TensorFlow.js automatically picks the best backend: WebGL on most devices, WebGPU if available (Chrome 113+), or CPU as fallback.
4. Performance expectations
Device
Backend
Typical latency
Modern laptop (discrete GPU)
WebGL
30-80 ms
Mid-range laptop (integrated)
WebGL
80-200 ms
Mobile phone (recent)
WebGL
100-300 ms
WebGPU-capable browser
WebGPU
15-50 ms
First inference is always slower because the GPU shaders need to compile. Subsequent runs are much faster.
5. Gotchas to watch out for
Memory leaks: If you’re doing repeated inference (e.g., video frames), make sure to call tf.dispose() on any intermediate tensors or use tf.tidy() to auto-clean.
Model size: The initial download is ~16 MB. Use alpha: 0.5 for a smaller, faster model (~3.4 MB) with slightly lower accuracy.
CORS: If loading images from external URLs, you’ll hit CORS issues.

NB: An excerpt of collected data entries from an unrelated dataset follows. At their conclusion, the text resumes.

File: config.mk
export PLATFORM = sky130hd
export DESIGN_NAME = rs_synd_seq
export DESIGN_NICKNAME = d
export VERILOG_FILES = /design/src/rtl/rs_synd_seq.sv
export SDC_FILE = /design/constraint.sdc
export NUM_CORES = 1
export LEC_CHECK = 0
export ABC_AREA = 1
export BUFFER_PORTS_ARGS = -buffer_cell sky130_fd_sc_hd__buf_2
export CAP_MARGIN = 20
export CELL_PAD_IN_SITES_DETAIL_PLACEMENT = 1
export CELL_PAD_IN_SITES_GLOBAL_PLACEMENT = 2
export CORE_ASPECT_RATIO = 0.9
export CORE_MARGIN = 3
export CORE_UTILIZATION = 30
export CTS_CLUSTER_DIAMETER = 50
export DETAILED_ROUTE_END_ITERATION = 12
export GPL_TIMING_DRIVEN = 0
export HOLD_SLACK_MARGIN = 0.05
export PLACE_DENSITY_LB_ADDON = 0.1
export SYNTH_ARGS = -nofsm -noshare
export SYNTH_HDL_FRONTEND = slang
export SYNTH_SLANG_ARGS = --single-unit
File: constraint.sdc
create_clock -name clk -period 2.8 [get_ports clk]
set_input_delay 0.28 -clock clk [delete_from_list [all_inputs] [get_ports clk]]
set_output_delay 0.28 -clock clk [all_outputs]
set_load 0.03 [all_outputs]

Use a file input or ensure the image server sends proper CORS headers.
Mobile memory: On low-end mobile devices, loading multiple models simultaneously can cause OOM crashes. Load one at a time and dispose when switching.
This pattern scales nicely — once you’re comfortable with MobileNet, you can swap in other TF.js models (COCO-SSD for object detection, PoseNet for body tracking, etc.) using the same general approach.